Current: Lattice requires users to:

  1. Install Docker
  2. Run FalkorDB container (docker run -p 6379:6379 falkordb/falkordb)
  3. Manage container lifecycle
  4. Understand Redis port binding

Barrier to entry: Docker + container management = friction for local knowledge graphs.


Proposed: Embedded DuckDB

Zero-setup alternative:

Terminal window
bun add -g @zabaca/lattice # That's it - no Docker!
lattice init
lattice sync

No Docker. No containers. No Redis. Just a single .duckdb file.


Architecture Comparison

AspectFalkorDB (Current)DuckDB Embedded
SetupDocker requiredZero dependencies
DeploymentContainer + port bindingSingle binary
Data storageRedis in-memory + RDB snapshotsSingle .duckdb file
Vector searchCustom Cypher extensionVSS extension (HNSW)
Graph queriesNative (GraphBLAS)DuckPGQ extension (SQL/PGQ)
PerformanceSub-ms traversalsTens of ms
Scale limitRAM size (~100M edges)Disk space (unbounded)

Ease-of-Use Analysis

Current Setup (FalkorDB)

Terminal window
# User needs to:
1. Install Docker Desktop
2. Run container
docker run -d -p 6379:6379 falkordb/falkordb
3. Ensure container starts on boot
4. Install lattice
bun add -g @zabaca/lattice
5. Configure connection
export FALKORDB_HOST=localhost
export FALKORDB_PORT=6379

Steps: 5 | External deps: 1 (Docker)

Proposed Setup (DuckDB)

Terminal window
# User needs to:
1. Install lattice (DuckDB bundled)
bun add -g @zabaca/lattice

Steps: 1 | External deps: 0


DuckDB Embedded: Technical Details

Node.js Integration

Using DuckDB Neo API (new in 2024):

import Database from 'duckdb';
// Create embedded database - that's it!
const db = new Database('./lattice-kb.duckdb');
// Load extensions
await db.run('INSTALL vss FROM community');
await db.run('LOAD vss');
await db.run('INSTALL duckpgq FROM community');
await db.run('LOAD duckpgq');
// Enable persistence for HNSW indexes (DuckDB 1.0.0+)
await db.run('SET GLOBAL hnsw_enable_experimental_persistence = true');

Key insight: The new DuckDB Neo client (replacing deprecated callback-based API) provides native TypeScript support and will be supported through DuckDB 1.5.x (~Early 2026).

HNSW Vector Indexes

// Create table with embeddings
await db.run(`
CREATE TABLE documents (
id INTEGER PRIMARY KEY,
content VARCHAR,
embedding FLOAT[512] -- Voyage voyage-3-lite
)
`);
// Create HNSW index
await db.run(`
CREATE INDEX doc_embedding_idx
ON documents
USING HNSW (embedding)
WITH (metric = 'cosine')
`);

Persistence: With hnsw_enable_experimental_persistence = true, indexes save to the .duckdb file.

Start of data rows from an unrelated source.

==> config.mk <==
export PLATFORM = sky130hd
export DESIGN_NAME = greedy_note_dispenser_core
export DESIGN_NICKNAME = d
export VERILOG_FILES = /design/src/rtl/gnd_pkg.sv /design/src/rtl/gnd_dp.sv /design/src/rtl/gnd_ctrl.sv /design/src/rtl/greedy_note_dispenser_core.sv
export SDC_FILE = /design/constraint.sdc
export NUM_CORES = 2
export LEC_CHECK = 0
export ABC_AREA = 1
export BUFFER_PORTS_ARGS = -buffer_cell sky130_fd_sc_hd__buf_2
export CAP_MARGIN = 20
export CORE_MARGIN = 3
export CORE_UTILIZATION = 31
export CTS_BUF_LIST = sky130_fd_sc_hd__clkbuf_8
export DETAILED_ROUTE_END_ITERATION = 10
export GPL_TIMING_DRIVEN = 0
export MAX_ROUTING_LAYER = met4
export PLACE_DENSITY_LB_ADDON = 0.3
export SLEW_MARGIN = 5
export SYNTH_ARGS = -nofsm -noshare
export SYNTH_HDL_FRONTEND = slang
export SYNTH_SLANG_ARGS = --single-unit
export TNS_END_PERCENT = 30
==> constraint.sdc <==
create_clock -name clk -period 8.42 [get_ports clk]
set_input_delay 1.684 -clock clk [delete_from_list [all_inputs] [get_ports clk]]
set_output_delay 1.684 -clock clk [all_outputs]
set_load 0.02 [all_outputs]
==> src/rtl/gnd_pkg.sv <==
// ----------------------------------------------------------------------------
// gnd_pkg
// shared widths, result codes and controller/datapath interface structs
// ----------------------------------------------------------------------------
package gnd_pkg;

  localparam int SLOTS     = 8;
  localparam int SLOT_W    = 3;
  localparam int DENOM_W   = 16;
  localparam int COUNT_W   = 16;
  localparam int AMT_W     = 24;
  localparam int DIV_STEPS = 24;
  localparam int DIV_CNT_W = 5;

  localparam logic [COUNT_W-1:0] COUNT_MAX = '1;

  // result codes carried on the output tuser
  typedef enum logic [1:0] {
    ST_DISPENSED = 2'd0,
    ST_FAILED    = 2'd1,
    ST_LOADED    = 2'd2
  } status_t;

  typedef logic [SLOTS-1:0][DENOM_W-1:0] denom_tbl_t;

  // controller -> datapath commands
  typedef struct packed {
    logic    capture;
    logic    load_wr;
    logic    slot_init;
    logic    slot_skip;
    logic    div_init;
    logic    div_step;
    logic    mul;
    logic    slot_done;
    logic    emit_init;
    logic    emit_adv;
    status_t rsp_status;
  } dp_cmd_t;

  // datapath -> controller status
  typedef struct packed {
    logic is_load;
    logic denom_zero;
    logic div_last;
    logic idx_last;
    logic pay_ok;
    logic take_nz;
  } dp_sts_t;

  typedef struct packed {
    status_t             status;
    logic [DENOM_W-1:0]  note_value;
    logic [COUNT_W-1:0]  note_count;
    logic                last;
  } res_t;

endpackage

==> src/rtl/gnd_dp.sv <==
// ----------------------------------------------------------------------------
// gnd_dp
// note inventory, bit-serial divider, take multiplier and result assembly
// ----------------------------------------------------------------------------
module gnd_dp #(
  parameter int NUM_DENOMS = 8
) (
  input  logic                          clk,
  input  logic                          rst_n,
  input  gnd_pkg::dp_cmd_t              cmd,
  output gnd_pkg::dp_sts_t              sts,
  input  gnd_pkg::denom_tbl_t           denom_tbl,
  input  logic                          req_type,
  input  logic [gnd_pkg::SLOT_W-1:0]    slot,
  input  logic [gnd_pkg::AMT_W-1:0]     request_value,
  output gnd_pkg::res_t                 res
);
  import gnd_pkg::*;

  logic                 type_r;
  logic [SLOT_W-1:0]    slot_r;
  logic [AMT_W-1:0]     amt_r;
  logic [AMT_W-1:0]     rem_r;
  logic [AMT_W-1:0]     q_r;
  logic [DENOM_W-1:0]   r_r;
  logic [DIV_CNT_W-1:0] cnt_r;
  logic [SLOT_W-1:0]    idx_r;
  logic [COUNT_W-1:0]   take_r;
  logic [2*DENOM_W-1:0] prod_r;
  logic [SLOTS-1:0]     used_r;
  logic [COUNT_W-1:0]   takes_r  [SLOTS];
  logic [COUNT_W-1:0]   counts_r [SLOTS];

  logic [DENOM_W-1:0]   cur_denom;
  logic [COUNT_W-1:0]   cur_count;
  logic [DENOM_W:0]     r_sh;
  logic                 r_ge;
  logic [DENOM_W:0]     r_dif;
  logic [COUNT_W-1:0]   take_nxt;
  logic [COUNT_W-1:0]   load_nxt;
  logic [SLOTS-1:0]     higher_used;

  assign cur_denom = denom_tbl[idx_r];
  assign cur_count = counts_r[idx_r];

  // one quotient bit per step, partial remainder stays below the divisor
  assign r_sh  = {r_r, q_r[AMT_W-1]};
  assign r_ge  = r_sh >= {1'b0, cur_denom};
  assign r_dif = r_sh - {1'b0, cur_denom};

  assign take_nxt = (q_r > AMT_W'(cur_count)) ? cur_count : q_r[COUNT_W-1:0];
  assign load_nxt = (amt_r > AMT_W'(COUNT_MAX)) ? COUNT_MAX : amt_r[COUNT_W-1:0];

  assign higher_used = used_r & ~((SLOTS'(2) << idx_r) - SLOTS'(1));

  // control and inventory state
  always_ff @(posedge clk) begin
    if (!rst_n) begin
      rem_r  <= '0;
      cnt_r  <= '0;
      idx_r  <= '0;
      used_r <= '0;
      for (int i = 0; i < SLOTS; i++) begin
        counts_r[i] <= '0;
      end
    end else begin
      if (cmd.load_wr && ({1'b0, slot_r} < (SLOT_W+1)'(NUM_DENOMS))) begin
        counts_r[slot_r] <= load_nxt;
      end
      if (cmd.slot_init) begin
        rem_r  <= amt_r;
        idx_r  <= '0;
        used_r <= '0;
      end
      if (cmd.slot_skip) begin
        used_r[idx_r] <= 1'b0;
        idx_r         <= idx_r + 1'b1;
      end
      if (cmd.div_init) begin
        cnt_r <= '0;
      end
      if (cmd.div_step) begin
        cnt_r <= cnt_r + 1'b1;
      end
      if (cmd.slot_done) begin
        rem_r         <= rem_r - prod_r[AMT_W-1:0];
        used_r[idx_r] <= take_r != '0;
        idx_r         <= idx_r + 1'b1;
      end
      if (cmd.emit_init) begin
        idx_r <= '0;
      end
      if (cmd.emit_adv) begin
        if (takes_r[idx_r] != '0) begin
          counts_r[idx_r] <= counts_r[idx_r] - takes_r[idx_r];
        end
        idx_r <= idx_r + 1'b1;
      end
    end
  end

  // payload registers
  always_ff @(posedge clk) begin
    if (cmd.capture) begin
      type_r <= req_type;
      slot_r <= slot;
      amt_r  <= request_value;
    end
    if (cmd.div_init) begin
      q_r <= rem_r;
      r_r <= '0;
    end
    if (cmd.div_step) begin
      q_r <= {q_r[AMT_W-2:0], r_ge};
      r_r <= r_ge ? r_dif[DENOM_W-1:0] : r_sh[DENOM_W-1:0];
    end
    if (cmd.mul) begin
      take_r <= take_nxt;
      prod_r <= take_nxt * cur_denom;
    end
    if (cmd.slot_skip) begin
      takes_r[idx_r] <= '0;
    end
    if (cmd.slot_done) begin
      takes_r[idx_r] <= take_r;
    end
  end

  always_comb begin
    sts.is_load    = type_r;
    sts.denom_zero = cur_denom == '0;
    sts.div_last   = cnt_r == DIV_CNT_W'(DIV_STEPS - 1);
    sts.idx_last   = idx_r == SLOT_W'(NUM_DENOMS - 1);
    sts.pay_ok     = (rem_r == '0) && (amt_r != '0);
    sts.take_nz    = takes_r[idx_r] != '0;
  end

  always_comb begin
    res.status = cmd.rsp_status;
    if (cmd.rsp_status == ST_DISPENSED) begin
      res.note_value = cur_denom;
      res.note_count = takes_r[idx_r];
      res.last       = higher_used == '0;
    end else begin
      res.note_value = '0;
      res.note_count = '0;
      res.last       = 1'b1;
    end
  end

endmodule

==> src/rtl/gnd_ctrl.sv <==
// ----------------------------------------------------------------------------
// gnd_ctrl
// request sequencer: load, greedy slot walk, commit and result emission
// ----------------------------------------------------------------------------
module gnd_ctrl (
  input  logic              clk,
  input  logic              rst_n,
  input  logic              in_fire,
  input  logic              out_free,
  input  gnd_pkg::dp_sts_t  sts,
  output gnd_pkg::dp_cmd_t  cmd,
  output logic              push,
  output logic              idle
);
  import gnd_pkg::*;

  typedef enum logic [3:0] {
    S_IDLE,
    S_DECODE,
    S_SLOT,
    S_DIV,
    S_MUL,
    S_SUB,
    S_CHECK,
    S_FAIL,
    S_LOAD,
    S_EMIT
  } state_t;

  state_t state_r;
  state_t state_nxt;

  always_ff @(posedge clk) begin
    if (!rst_n) begin
      state_r <= S_IDLE;
    end else begin
      state_r <= state_nxt;
    end
  end

  always_comb begin
    state_nxt      = state_r;
    cmd            = '0;
    cmd.rsp_status = ST_DISPENSED;
    push           = 1'b0;
    idle           = 1'b0;
    case (state_r)
      S_IDLE: begin
        idle        = 1'b1;
        cmd.capture = in_fire;
        if (in_fire) begin
          state_nxt = S_DECODE;
        end
      end
      S_DECODE: begin
        if (sts.is_load) begin
          cmd.load_wr = 1'b1;
          state_nxt   = S_LOAD;
        end else begin
          cmd.slot_init = 1'b1;
          state_nxt     = S_SLOT;
        end
      end
      S_SLOT: begin
        if (sts.denom_zero) begin
          cmd.slot_skip = 1'b1;
          state_nxt     = sts.idx_last ? S_CHECK : S_SLOT;
        end else begin
          cmd.div_init = 1'b1;
          state_nxt    = S_DIV;
        end
      end
      S_DIV: begin
        cmd.div_step = 1'b1;
        if (sts.div_last) begin
          state_nxt = S_MUL;
        end
      end
      S_MUL: begin
        cmd.mul   = 1'b1;
        state_nxt = S_SUB;
      end
      S_SUB: begin
        cmd.slot_done = 1'b1;
        state_nxt     = sts.idx_last ? S_CHECK : S_SLOT;
      end
      S_CHECK: begin
        if (sts.pay_ok) begin
          cmd.emit_init = 1'b1;
          state_nxt     = S_EMIT;
        end else begin
          state_nxt = S_FAIL;
        end
      end
      S_FAIL: begin
        cmd.rsp_status = ST_FAILED;
        if (out_free) begin
          push      = 1'b1;
          state_nxt = S_IDLE;
        end
      end
      S_LOAD: begin
        cmd.rsp_status = ST_LOADED;
        if (out_free) begin
          push      = 1'b1;
          state_nxt = S_IDLE;
        end
      end
      S_EMIT: begin
        // slots that gave nothing are stepped over without a beat
        if (!sts.take_nz || out_free) begin
          push         = sts.take_nz;
          cmd.emit_adv = 1'b1;
          if (sts.idx_last) begin
            state_nxt = S_IDLE;
          end
        end
      end
      default: begin
        state_nxt = S_IDLE;
      end
    endcase
  end

endmodule

==> src/rtl/greedy_note_dispenser_core.sv <==
// ----------------------------------------------------------------------------
// greedy_note_dispenser_core
// greedy cash payout from a limited note inventory over eight denominations
// ----------------------------------------------------------------------------
// sequence: a load is written and answered after its beat is accepted; a
//   withdrawal walks NUM_DENOMS slots, stepping over an unused slot and sending
//   a used one through the 24-step bit-serial divider, one multiply and one
//   subtract, then a check and a commit-and-emit pass that waits on the output
// throughput: one request at a time; the next beat is taken once the sequencer
//   is back in idle, right after the last push or after the emit pass ends
// reset: synchronous active-low rst_n clears denominations, note counts and
//   control state; no clearing pass is needed
// ----------------------------------------------------------------------------
module greedy_note_dispenser_core #(
  parameter int NUM_DENOMS = 8
) (
  input  logic        clk,
  input  logic        rst_n,
  // input stream
  input  logic        in_tvalid,
  output logic        in_tready,
  input  logic [31:0] in_tdata,   // [2:0] slot, [26:3] request_value, rest zero
  input  logic        in_tuser,   // [0] req_type
  // result stream
  output logic        out_tvalid,
  input  logic        out_tready,
  output logic [31:0] out_tdata,  // [15:0] note_value, [31:16] note_count
  output logic [1:0]  out_tuser,  // [1:0] status
  output logic        out_tlast,
  // register port
  input  logic        cfg_psel,
  input  logic        cfg_penable,
  input  logic        cfg_pwrite,
  input  logic [4:0]  cfg_paddr,
  input  logic [31:0] cfg_pwdata,
  output logic [31:0] cfg_prdata,
  output logic        cfg_pready
);
  import gnd_pkg::*;

  denom_tbl_t denom_r;
  dp_cmd_t    cmd;
  dp_sts_t    sts;
  res_t       res;
  res_t       out_res_r;
  logic       out_valid_r;
  logic       out_free;
  logic       push;
  logic       idle;
  logic       in_fire;
  logic       cfg_wr;
  logic [SLOT_W-1:0] cfg_idx;

  // ---------------------------------------------------------------------------
  // denomination registers, one per word
  // ---------------------------------------------------------------------------
  assign cfg_pready = 1'b1;
  assign cfg_idx    = cfg_paddr[4:2];
  assign cfg_wr     = cfg_psel && cfg_penable && cfg_pwrite && cfg_pready;
  assign cfg_prdata = 32'(denom_r[cfg_idx]);

  always_ff @(posedge clk) begin
    if (!rst_n) begin
      denom_r <= '0;
    end else if (cfg_wr) begin
      denom_r[cfg_idx] <= cfg_pwdata[DENOM_W-1:0];
    end
  end

  // ---------------------------------------------------------------------------
  // controller and datapath
  // ---------------------------------------------------------------------------
  assign in_tready = idle;
  assign in_fire   = in_tvalid && in_tready;

  // output register can take a beat when empty or draining this cycle
  assign out_free  = !out_valid_r || out_tready;

  gnd_ctrl u_ctrl (
    .clk      (clk),
    .rst_n    (rst_n),
    .in_fire  (in_fire),
    .out_free (out_free),
    .sts      (sts),
    .cmd      (cmd),
    .push     (push),
    .idle     (idle)
  );

  gnd_dp #(
    .NUM_DENOMS (NUM_DENOMS)
  ) u_dp (
    .clk           (clk),
    .rst_n         (rst_n),
    .cmd           (cmd),
    .sts           (sts),
    .denom_tbl     (denom_r),
    .req_type      (in_tuser),
    .slot          (in_tdata[SLOT_W-1:0]),
    .request_value (in_tdata[SLOT_W+AMT_W-1:SLOT_W]),
    .res           (res)
  );

  // ---------------------------------------------------------------------------
  // output register, decouples the result side from the sequencer
  // ---------------------------------------------------------------------------
  always_ff @(posedge clk) begin
    if (!rst_n) begin
      out_valid_r <= 1'b0;
    end else if (push) begin
      out_valid_r <= 1'b1;
    end else if (out_tready) begin
      out_valid_r <= 1'b0;
    end
  end

  always_ff @(posedge clk) begin
    if (push) begin
      out_res_r <= res;
    end
  end

  assign out_tvalid = out_valid_r;
  assign out_tdata  = {out_res_r.note_count, out_res_r.note_value};
  assign out_tuser  = out_res_r.status;
  assign out_tlast  = out_res_r.last;

  // ---------------------------------------------------------------------------
  // assertions
  // ---------------------------------------------------------------------------
  // a request is decoded before any further beat may enter
  a_one_at_a_time: assert property (@(posedge clk) disable iff (!rst_n)
    in_fire |=> !in_tready)
    else $error("input beat taken while a request is in flight");

  // failure and load answers are single beats with empty data
  a_fail_shape: assert property (@(posedge clk) disable iff (!rst_n)
    (out_tvalid && (out_tuser == ST_FAILED || out_tuser == ST_LOADED))
      |-> (out_tlast && out_tdata == 32'd0))
    else $error("failure or load result not a lone empty beat");

  // every dispensed beat pays at least one note of a real denomination
  a_dispense_nonzero: assert property (@(posedge clk) disable iff (!rst_n)
    (out_tvalid && out_tuser == ST_DISPENSED)
      |-> (out_tdata[15:0] != 16'd0 && out_tdata[31:16] != 16'd0))
    else $error("dispensed beat with zero value or count");

  // a new beat is only pushed into a free output register
  a_no_overwrite: assert property (@(posedge clk) disable iff (!rst_n)
    push |-> out_free)
    else $error("result pushed over an unconsumed beat");

endmodule
Word-level counts from Yosys, hierarchy flattened

Memory sizes are Yosys's and may differ from the RTL's. A register that Yosys moved wholly into a read port is not among the register bits.
Index checks and enable logic that the tools add are counted.

Word-level logic and storage cells: 174
Memories kept: 2
Bits of input ports: 77
Register bits after elaboration: 316
Bits in writable memories: 256
Output and inout bits: 70

Equal/unequal tests: 16
Multiply operators: 1
Shifts and indexed selects: 1
Add/subtract/negate cells: 6
$lt $le $gt $ge: 7
Reduce and logical (&&, ||, !) cells: 26
Bitwise operators: 5
Mux-type cells: 85

Memory list:

| name          | depth | width | read ports | clocked after Yosys merged registers in | wr ports | RTL line     | RTL |
|---|---|---|---|---|---|---|---|
| u_dp.counts_r | 8     | 16    | 1          | 1                                       | 8        | gnd_dp.sv:32 | `logic [COUNT_W-1:0] counts_r [SLOTS];` |
| u_dp.takes_r  | 8     | 16    | 1          | 1                                       | 1        | gnd_dp.sv:31 | `logic [COUNT_W-1:0] takes_r [SLOTS];` |

Operators with widths:

| operator               | count |
|---|---|
| $mux W16               | 11 |
| $bwmux W128            | 1 |
| $bmux W16 S3           | 2 |
| $mux W24               | 4 |
| $demux W16 S3          | 1 |
| $mux W8                | 5 |
| $mux W3                | 12 |
| $pmux W4 S9            | 1 |
| $mux W1                | 32 |
| $mux W4                | 8 |
| $reduce_bool A16 Y1    | 2 |
| $reduce_or A16 Y1      | 2 |
| $sub A16 B16 Y16       | 2 |
| $gt A24 B16 Y1         | 1 |
| $gt A24 B16 Y1 const B | 1 |
| $logic_not A24 Y1      | 1 |
| $mul A16 B16 Y24       | 1 |
| $reduce_bool A24 Y1    | 1 |
| $sub A24 B24 Y24       | 1 |
| $ge A17 B16 Y1         | 1 |
| $and A8 B8 Y8          | 2 |
| $eq A4 B3 Y1 const B   | 4 |
| $logic_not A16 Y1      | 1 |
| $not A8 Y8             | 2 |
| other kinds (30)       | 48 |

Logic depth before layout (Yosys ltp)

Depth in word-level cells: 11
Depth in mapped cells: 54
Gate-level depth less buffers: 46

Cells and area by module

Synthesis repeated with hierarchy kept, for this count alone.

Cells, all modules: 4,619
Area, all modules: 37,418.4 um^2

By module, submodules not included:

| module                     | area each (um^2) | cells each | sequential area each (um^2) | instances |
|---|---|---|---|---|
| gnd_dp                     | 29,204.3         | 3,382      | 11,771.3                    | 1 |
| greedy_note_dispenser_core | 7,747.4          | 1,148      | 3,633.5                     | 1 |
| gnd_ctrl                   | 466.7            | 89         | 80.1                        | 1 |

Least setup slack after synthesis

No wires, ideal clock.

Path type: flip-flop to flip-flop
Start point: reg (tool-made name)
End point: reg u_dp.prod_r[23], data pin
Buffers on the path: 6
Period minus slack after synthesis: 8,411 ps
Data required time: 8,168 ps
Stages on the path, launching flop included: 51
Setup slack: 9 ps
Arrival time: 8,158 ps
Library setup time: 252 ps
Cells stage by stage: dfxtp_1 inv_2 buf_6 buf_2 buf_4 buf_4 clkbuf_1 nor2_1 o22ai_1 inv_1 o21ai_0 inv_1 ha_1 nand2_1 nand2_1 nand2_1 nand2_1 nand2_1 (+15 left out) fa_1 inv_1 fa_1 inv_1 ha_1 nand2_1 nor2_1 nand2_1 o211ai_1 a31oi_1 o21ai_0 nand3_1 nand2_1 inv_1 o21ai_0 inv_1 nand3_1 nand2_1

RTL lines:

| what                   | RTL line      | RTL |
|---|---|---|
| end signal: assignment | gnd_dp.sv:119 | `prod_r <= take_nxt * cur_denom;` |
| end: declaration       | gnd_dp.sv:29  | `logic [2*DENOM_W-1:0] prod_r;` |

No rebuild on restart.

Property Graph Queries

// Create property graph over existing tables
await db.run(`
CREATE PROPERTY GRAPH kg
VERTEX TABLES (documents, entities)
EDGE TABLES (
doc_mentions_entity
SOURCE KEY (doc_id) REFERENCES documents (id)
DESTINATION KEY (entity_id) REFERENCES entities (id)
LABEL MENTIONS
)
`);
// Query with SQL/PGQ syntax
const results = await db.query(`
SELECT * FROM GRAPH_TABLE (kg
MATCH (d:documents)-[m:MENTIONS]->(e:entities)
WHERE d.id = 1
COLUMNS (d.id, d.content, e.name)
)
`);

Performance Trade-offs

Validated from packages/duckpgq-vss (2025-12-06)

OperationFalkorDBDuckDB VSS+PGQ
2-3 hop traversalsSub-ms (GraphBLAS)~10-50ms
Vector search (HNSW)Custom impl~5-10ms
Hybrid query (separate)~5-10ms~100ms
Hybrid query (single CTE)N/A❌ Crashes (DuckPGQ bug )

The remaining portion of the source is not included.